DC's main point is that we need to be thinking about the architecture of the Internet, not thinking about incremental mods and bandaids. The forces that bring real change will not be technical. They will be the social concerns, policies, economics, business, competition...All these forces need to be at the table.
Zittrain: If the line between the PC and the network is so thin, is the NSF challenge really to think about the architecture of the PC as well of the Internet? And given the constellation of players in the PC field, is that practical?
DC: To be practical, I take some things as invariant: E.g., we will never have bug-free machines/sw.
Me: But doesn't putting businesses at the table mean that, for example, Microsoft will insist that - as the majority supplier - the Net ought to work in ways that work with its software? And that may not be in the best interests of the Net.
Zittrain: And this runs against the old way that says that if the Net is open to any app, we can work these things out [rough paraphrase]
Charlie Nesson: I'm surprised, DC, to hear you say this because you were the person who rejected kings in favor of "rough consensus."
DC: I got an empassioned email saying that what I'm proposing is incredibly stupid because any degree of centralization will play into the hands of the Evil Empire. But I think it's worth asking what we want the Net to look like in 10-15 years.
Rebecca MacKinnon: Isn't this too US-centric?
DC: NSF knows it's US centric, so they're trying to get some funding from other countries. But most of the research does come from "first world" countries. And you personally shouldn't perceive this as an outsider talking to someone else who's going to make a decision; you should be at the table. (But first, he says, you have to learn to talk tech talk, e.g., know what a port is.)

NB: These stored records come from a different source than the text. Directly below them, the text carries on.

### src/rtl/sdram_cmd_tracker.sv
module sdram_cmd_tracker
  import sdcmd_pkg::*;
#(
  parameter int NUM_BANKS = 4,
  parameter int ROW_W     = 13,
  parameter int COL_W     = 9,
  parameter int AP_BIT    = 10,
  localparam int BA_W     = $clog2(NUM_BANKS),
  localparam int ADDR_W   = ROW_W
) (
  input  logic                       clk,
  input  logic                       rst_n,
  input  logic                       cke,
  input  logic                       cs_n,
  input  logic                       ras_n,
  input  logic                       cas_n,
  input  logic                       we_n,
  input  logic [BA_W-1:0]            ba,
  input  logic [ADDR_W-1:0]          addr,
  output logic [3:0]                 cmd,
  output logic [BA_W-1:0]            cmd_bank,
  output logic [ROW_W-1:0]           cmd_row,
  output logic [COL_W-1:0]           cmd_col,
  output logic                       cmd_ap,
  output logic [NUM_BANKS-1:0]       bank_open,
  output logic [NUM_BANKS*ROW_W-1:0] open_rows,
  output logic                       err_idle_access,
  output logic                       err_double_act,
  output logic                       err_refresh_open
);

  logic              cke_q, cs_q, ras_q, cas_q, we_q;
  logic [BA_W-1:0]   ba_q;
  logic [ADDR_W-1:0] addr_q;
  sd_cmd_e           cmd_dec;
  logic              act_fire;
  logic [NUM_BANKS-1:0] close_mask;

  sdcmd_pin_reg #(.BA_W(BA_W), .ADDR_W(ADDR_W)) u_pins (
    .clk(clk), .rst_n(rst_n), .cke(cke), .cs_n(cs_n), .ras_n(ras_n),
    .cas_n(cas_n), .we_n(we_n), .ba(ba), .addr(addr),
    .cke_q(cke_q), .cs_q(cs_q), .ras_q(ras_q), .cas_q(cas_q), .we_q(we_q),
    .ba_q(ba_q), .addr_q(addr_q)
  );

  assign cmd_dec = decode_pins(cke_q, cs_q, ras_q, cas_q, we_q);

  sdcmd_bank_table #(
    .NUM_BANKS(NUM_BANKS), .BA_W(BA_W), .ADDR_W(ADDR_W),
    .ROW_W(ROW_W), .AP_BIT(AP_BIT)
  ) u_table (
    .clk(clk), .rst_n(rst_n), .cmd(cmd_dec), .ba(ba_q), .addr(addr_q),
    .open_o(bank_open), .rows_o(open_rows),
    .err_idle(err_idle_access), .err_dup(err_double_act),
    .err_ref(err_refresh_open), .act_fire(act_fire), .close_mask(close_mask)
  );

  assign cmd      = cmd_dec;
  assign cmd_bank = ba_q;
  assign cmd_row  = addr_q[ROW_W-1:0];
  assign cmd_col  = addr_q[COL_W-1:0];
  assign cmd_ap   = is_access(cmd_dec) && addr_q[AP_BIT];

endmodule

DC: We should fight to preserve the rights of individuals on the Net. Right now, it's tipping against that. E.g., CALEA. We will not be designing the future but rather designing the playing field.
When the Morris worm came out, DC got a call from a DARPA colonel who asked "What should I tell my superior officer?" DC said: That the Internet fulfilled its design spec by delivering the virus to all machines at maximum speed.
Isenberg: The real value of the Internet is its "option value": The ability to innovate. The people at the table, though, don't care about option value. They care about how to catch the bad guys, how to make money selling stuff, etc. I'm afraid that the red machine [the virtual machine that is able to roam the Net freely, as opposed to the green one that runs authenticated, safe apps - a proposal gaining currency] will end up being used only by the hackers, so the cool new options aren't available...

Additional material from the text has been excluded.